Opmerkelijk
dat noch in het proefschrift, noch op de website van de University of London
een datum wordt gegeven. Alleen Google 'verklapt' de verschijningsdatum, 2006,*) van
Deborah
Anne Kenny, Anatomies of the subject:
Spinoza and Deleuze. Phd-thesis Queen Mary, University of London, 2006. [Cf
en PDF]
Fantasiebeeld dat Gilles Deleuze (1925 - 1995) dit Spinoza-beeld dat Hannah van Munster in 1992 maakte, bekijkt. Het zou hebben gekund. {Klik op de afbeelding voor de originele foto] |
Abstract: This thesis
centres on an examination of Gilles Deleuze's non-subject centred philosophy
and the influence of the earlier (seventeenth century) work of Benedict
Spinoza, whom Deleuze describes as one of an "alternative" tradition
of philosophers, and whom he claims as an antecedent. Historically, the subject
has always appeared as a question, or as in question, as a problem around which
concepts cluster. The focus here is on Deleuze's approach to the problem of
subjectivity, his treatment of it and his attempt to configure an
"antisubject" based on his own transformations of Spinozist concepts,
which he takes up and modifies for his own purposes. The proposal is that
Spinoza provides a key or a way into Deleuzean concepts, and at the same time
that Deleuze's readings of Spinoza's theories reinvigorate them. What unites
Spinoza and Deleuze, and is a recurring theme of this thesis, is that they both
conduct their critiques and elaborate models from within a conceptual framework
of a radical immanence that opposes all transcendence, and especially the'
transcendent subject of consciousness. It is on the basis of Spinoza's radical
immanence and his non-analogical approach to Being/beings that Deleuze
constructs a theory of becoming - as "de-individualising" process -
that will be his alternative to models of the subject based on identity.

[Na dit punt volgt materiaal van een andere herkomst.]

Context: an optimization exercise on an open-source flow, tuned for small area, a short achievable clock period and few clock cycles per item. The choices shown serve that exercise and are no tape-out recipe. RTL that was checked went through simulation tests only; none was proved equivalent to the original. For run 1, only the layout was checked, not whether the RTL still works.

`flow/config.mk`:
```
export PLATFORM = sky130hd
export DESIGN_NAME = line_escape_motion_controller
export DESIGN_NICKNAME = line_escape_motion_controller
export VERILOG_FILES = /design/flow/design.v
export SDC_FILE = /design/flow/constraint.sdc
export NUM_CORES = 4
export LEC_CHECK = 0
export CAP_MARGIN = 20
export CORE_MARGIN = 2
export CORE_UTILIZATION = 40
export SLEW_MARGIN = 20
```
`flow/constraint.sdc`:
```
create_clock -name core_clock -period 11.0 [get_ports {clk}]
set_input_delay 2.2000 -clock core_clock [delete_from_list [all_inputs] [get_ports {clk}]]
set_output_delay 2.2000 -clock core_clock [all_outputs]
set_load 0.01 [all_outputs]
```
`flow/design.v`:
```
package lemc_pkg;
	localparam int MOT_W  = 16;
	localparam int AREA_W = 16;
	localparam int REG_W  = 16;
	localparam int TICK_W = 7;
	localparam int DIST_W = 8;
	localparam logic [DIST_W-1:0] NEAR_DIST = 8'd11;
endpackage
module lemc_qmul (
	input  logic signed [15:0] op,
	input  logic signed [17:0] o3,
	input  logic               m1_1,
	input  logic               m1_1024,
	input  logic               m1_2048,
	input  logic               m1_4096,
	input  logic               k0,
	input  logic               k1,
	input  logic               k2,
	input  logic               neg,
	output logic signed [17:0] r
);
	logic signed [28:0] o, t3, m1, a0, a4, a8, p;
	assign o  = 29'(op);
	assign t3 = 29'(o3);
	assign m1 = (m1_1 ? o : 29'sd0) | (m1_1024 ? (o <<< 10) : 29'sd0)
		| (m1_2048 ? (o <<< 11) : 29'sd0) | (m1_4096 ? (o <<< 12) : 29'sd0);
	assign a0 = (k0 ? t3 : 29'sd0) | (k1 ? (t3 <<< 1) : 29'sd0) | (k2 ? (t3 <<< 2) : 29'sd0);
	assign a4 = (k0 ? (t3 <<< 4) : 29'sd0) | (k1 ? (t3 <<< 5) : 29'sd0) | (k2 ? (t3 <<< 6) : 29'sd0);
	assign a8 = (k0 ? (t3 <<< 8) : 29'sd0) | (k1 ? (t3 <<< 9) : 29'sd0) | (k2 ? (t3 <<< 10) : 29'sd0);
	assign p  = m1 + a0 + a4 + a8 - 29'(neg);
	assign r  = {p[28], p[28:12]} ^ {18{neg}};
endmodule
module line_escape_motion_controller (
	input  logic                                clk,
	input  logic                                arst_n,
	input  logic                                cfg_we,
	input  logic [0:0]                          cfg_index,
	input  logic [lemc_pkg::REG_W-1:0]          cfg_data,
	input  logic                                in_valid,
	output logic                                in_ready,
	input  logic                                on_line,
	input  logic                                front_level,
	input  logic                                back_level,
	input  logic                                right_level,
	input  logic                                left_level,
	input  logic signed [lemc_pkg::MOT_W-1:0]   move_x,
	input  logic signed [lemc_pkg::MOT_W-1:0]   move_y,
	input  logic [lemc_pkg::DIST_W-1:0]         ir_distance,
	output logic                                out_valid,
	input  logic                                out_ready,
	output logic signed [lemc_pkg::MOT_W-1:0]   drive_x,
	output logic signed [lemc_pkg::MOT_W-1:0]   drive_y
);
	logic [15:0] armed_q, keep_q;
	logic [6:0]  ticks_q;
	logic [15:0] front_q, back_q, right_q, left_q;
	logic        vi_q, step_q, a2_q, on_q, early_q, damp_q, clr_q, near_q, koy_q;
	logic        see_f_q, see_b_q, see_r_q, see_l_q;
	logic signed [15:0] x_q, y_q;
	logic signed [17:0] x3_q, y3_q;
	logic        ov_q;
	logic signed [15:0] dx_q, dy_q;
	logic out_free, fire, accept, stepa;
	assign out_free = !ov_q || out_ready;
	assign in_ready = !vi_q || ((on_q || step_q) && out_free);
	assign accept   = in_valid && in_ready;
	assign fire     = vi_q && (on_q || step_q) && out_free;
	assign stepa    = vi_q && !on_q && !step_q && !a2_q;
	logic xm_1, xm_2048, xm_4096, xk0, xk1, xk2, xneg;
	logic ym_1, ym_1024, ym_4096, yk0, yk1, yk2, yneg, y_use_x;
	logic signed [17:0] xr, yr;
	logic signed [15:0] y_op;
	logic signed [17:0] y_o3, x3_d, y3_d;
	logic signed [15:0] x3_src;
	always_comb begin
		xm_1 = 1'b0; xm_2048 = 1'b0; xm_4096 = 1'b0; xk0 = 1'b0; xk1 = 1'b0; xk2 = 1'b0;
		xneg = 1'b0;
		ym_1 = 1'b0; ym_1024 = 1'b0; ym_4096 = 1'b0; yk0 = 1'b0; yk1 = 1'b0; yk2 = 1'b0;
		yneg = 1'b0; y_use_x = 1'b0;
		if (on_q) begin
			xneg = 1'b1;
			yneg = 1'b1;
			if (early_q) begin
				xm_4096 = 1'b1; xk0 = 1'b1;
				ym_1 = 1'b1; yk2 = 1'b1;
			end else begin
				xm_1 = 1'b1; xk2 = 1'b1;
				ym_1024 = 1'b1; yk1 = 1'b1;
			end
		end else if (!step_q) begin   
			xk1 = 1'b1;
			ym_4096 = 1'b1; yk0 = 1'b1; yneg = y_q[15];
		end else begin
			xm_2048 = 1'b1; xk0 = 1'b1; xneg = x_q[15];
			ym_1024 = 1'b1; yk1 = 1'b1; y_use_x = 1'b1;
		end
	end
	assign y_op = y_use_x ? x_q : y_q;
	assign y_o3 = y_use_x ? x3_q : y3_q;
	assign x3_src = a2_q ? x_q : move_x;
	assign x3_d = 18'(x3_src) + (18'(x3_src) <<< 1);
	assign y3_d = 18'(move_y) + (18'(move_y) <<< 1);
	lemc_qmul u_xmul (
		.op (x_q), .o3 (x3_q), .m1_1 (xm_1), .m1_1024 (1'b0), .m1_2048 (xm_2048), .m1_4096 (xm_4096),
		.k0 (xk0), .k1 (xk1), .k2 (xk2), .neg (xneg), .r (xr)
	);
	lemc_qmul u_ymul (
		.op (y_op), .o3 (y_o3), .m1_1 (ym_1), .m1_1024 (ym_1024), .m1_2048 (1'b0), .m1_4096 (ym_4096),
		.k0 (yk0), .k1 (yk1), .k2 (yk2), .neg (yneg), .r (yr)
	);
	function automatic logic signed [15:0] sat16(input logic signed [17:0] v);
		if (v[16] != v[15]) sat16 = {v[16], {15{!v[16]}}};
		else sat16 = v[15:0];
	endfunction
	logic signed [15:0] xd, yd, xm, ym, on_x, on_y;
	logic x_gt0, x_lt0, x_ltm1, y_gt0, y_lt0, y_ltm1;
	logic xpos, xneg_v, ypos, yneg_v, cx1, cx2, cy1, cy2;
	logic [15:0] front_a, back_a, right_a, left_a;
	assign x_lt0  = x_q[15];
	assign x_gt0  = !x_q[15] && (|x_q[14:0]);
	assign x_ltm1 = x_q[15] && !(&x_q[14:0]);
	assign y_lt0  = y_q[15];
	assign y_gt0  = !y_q[15] && (|y_q[14:0]);
	assign y_ltm1 = y_q[15] && !(&y_q[14:0]);
	assign xd = sat16(xr);
	assign yd = sat16(yr);
	assign xm = damp_q ? xd : x_q;
	assign ym = damp_q ? yd : y_q;
	assign xpos   = damp_q ? x_ltm1 : x_gt0;
	assign xneg_v = damp_q ? x_gt0 : x_lt0;
	assign ypos   = damp_q ? y_ltm1 : y_gt0;
	assign yneg_v = damp_q ? y_gt0 : y_lt0;
	assign cy1 = (|front_q) && ypos;
	assign cy2 = (|back_q) && (cy1 || yneg_v);
	assign cx1 = (|right_q) && xpos;
	assign cx2 = (|left_q) && (cx1 || xneg_v);
	always_comb begin
		if (early_q) begin
			on_x = xm;
			on_y = ym;
		end else begin
			on_x = cx2 ? 16'sd2867 : (cx1 ? -16'sd2867 : xm);
			on_y = cy2 ? 16'sd2662 : (cy1 ? -16'sd2662 : ym);
		end
	end
	assign front_a = (early_q && see_f_q && front_q < armed_q) ? armed_q : front_q;
	assign back_a  = (early_q && see_b_q && back_q  < armed_q) ? armed_q : back_q;
	assign right_a = (early_q && see_r_q && right_q < armed_q) ? armed_q : right_q;
	assign left_a  = (early_q && see_l_q && left_q  < armed_q) ? armed_q : left_q;
	logic signed [15:0] v_op;
	logic [15:0] a_p, a_n, a_d, a_o, new_p, new_n;
	logic [16:0] d;
	logic signed [17:0] sub, e;
	logic cond_p, cond_n, drain, ko, c1, c2;
	logic signed [16:0] y5;
	logic signed [15:0] y1, off_x, off_y;
	assign v_op   = step_q ? x_q : y_q;
	assign a_p    = step_q ? right_q : front_q;
	assign a_n    = step_q ? left_q : back_q;
	assign cond_p = (|a_p) && v_op[15];
	assign cond_n = (|a_n) && !v_op[15] && (|v_op[14:0]);
	assign drain  = cond_p || cond_n;
	assign a_d    = cond_n ? a_n : a_p;
	assign a_o    = cond_n ? a_p : a_n;
	assign d      = step_q ? xr[16:0] : yr[16:0];
	assign sub    = $signed({2'b00, a_d}) - $signed({1'b0, d});
	assign e      = $signed({2'b00, a_d}) - $signed({2'b00, keep_q});
	assign c1     = drain ? (e > $signed({1'b0, d})) : (e > 18'sd0);
	assign c2     = a_o > keep_q;
	assign ko     = c1 || c2;
	assign new_p  = (near_q || (cond_p && sub[17])) ? 16'd0 : (cond_p ? sub[15:0] : a_p);
	assign new_n  = (near_q || (cond_n && sub[17])) ? 16'd0 : (cond_n ? sub[15:0] : a_n);
	assign y5    = 17'(y_q) + 17'(y_q >>> 2);
	assign y1    = (y5[16] != y5[15]) ? {y5[16], {15{!y5[16]}}} : y5[15:0];
	assign off_x = ko ? 16'sd0 : (drain ? yr[15:0] : x_q);
	assign off_y = koy_q ? 16'sd0 : (drain ? (y_q >>> 1) : y_q);
	always_ff @(posedge clk or negedge arst_n) begin
		if (!arst_n) begin
			armed_q <= 16'd4096;
			keep_q  <= 16'd2048;
			ticks_q <= '0;
			front_q <= '0;
			back_q  <= '0;
			right_q <= '0;
			left_q  <= '0;
			vi_q    <= 1'b0;
			step_q  <= 1'b0;
			a2_q    <= 1'b0;
			ov_q    <= 1'b0;
		end else begin
			if (cfg_we) begin
				if (cfg_index == 1'b0) armed_q <= cfg_data;
				else keep_q <= cfg_data;
			end
			if (accept) begin
				if (!on_line) ticks_q <= '0;
				else if (ticks_q != 7'd127) ticks_q <= ticks_q + 7'd1;
			end
			if (in_ready) begin
				vi_q   <= in_valid;
				step_q <= 1'b0;
				a2_q   <= 1'b0;
			end else if (stepa) begin
				a2_q   <= drain;
				step_q <= !drain;
			end else if (a2_q) begin
				a2_q   <= 1'b0;
				step_q <= 1'b1;
			end
			if (fire) ov_q <= 1'b1;
			else if (out_ready) ov_q <= 1'b0;
			if (fire && on_q) begin
				front_q <= clr_q ? 16'd0 : front_a;
				back_q  <= clr_q ? 16'd0 : back_a;
				right_q <= clr_q ? 16'd0 : right_a;
				left_q  <= clr_q ? 16'd0 : left_a;
			end
			if (stepa) begin
				front_q <= new_p;
				back_q  <= new_n;
			end
			if (fire && !on_q) begin
				right_q <= new_p;
				left_q  <= new_n;
			end
		end
	end
	always_ff @(posedge clk) begin
		if (in_ready) begin
			on_q    <= on_line;
			x_q     <= move_x;
			y_q     <= move_y;
			x3_q    <= x3_d;
			y3_q    <= y3_d;
			see_f_q <= !front_level;
			see_b_q <= !back_level;
			see_r_q <= !right_level;
			see_l_q <= !left_level;
			near_q  <= ir_distance < lemc_pkg::NEAR_DIST;
			early_q <= (ticks_q[6:3] == 4'd0) && (ticks_q[2:0] != 3'd7);
			damp_q  <= !ticks_q[6] || (!ticks_q[5] && (!ticks_q[4] || !(ticks_q[3] || ticks_q[2])));
			clr_q   <= &ticks_q[6:3];
		end else if (stepa) begin
			if (drain) begin
				x_q <= xr[15:0];
				y_q <= y1;
			end
			koy_q <= ko;
		end else if (a2_q) begin
			x3_q <= x3_d;
		end
		if (fire) begin
			dx_q <= on_q ? on_x : off_x;
			dy_q <= on_q ? on_y : off_y;
		end
	end
	assign out_valid = ov_q;
	assign drive_x   = dx_q;
	assign drive_y   = dy_q;
endmodule
```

"Deborah Kenny, ‘Anatomies of the Subject: Spinoza and Deleuze’ (full-time 1998; upgraded September 2000, intermitted for medical reasons June 2002, returned July 2003, submitted December 2005, examined 10 February 2006: passed subject to revision of Introduction; revisions completed: graduated July 2007)."
* * *
*) Maar zie wat over deze dissertatie te lezen is in 't Curriculum vitae van Michael Moriarty, van 1995-2011 Professor of French Literature and Thought, Queen Mary, University of London (Centenary Professor since 2005);"Deborah Kenny, ‘Anatomies of the Subject: Spinoza and Deleuze’ (full-time 1998; upgraded September 2000, intermitted for medical reasons June 2002, returned July 2003, submitted December 2005, examined 10 February 2006: passed subject to revision of Introduction; revisions completed: graduated July 2007)."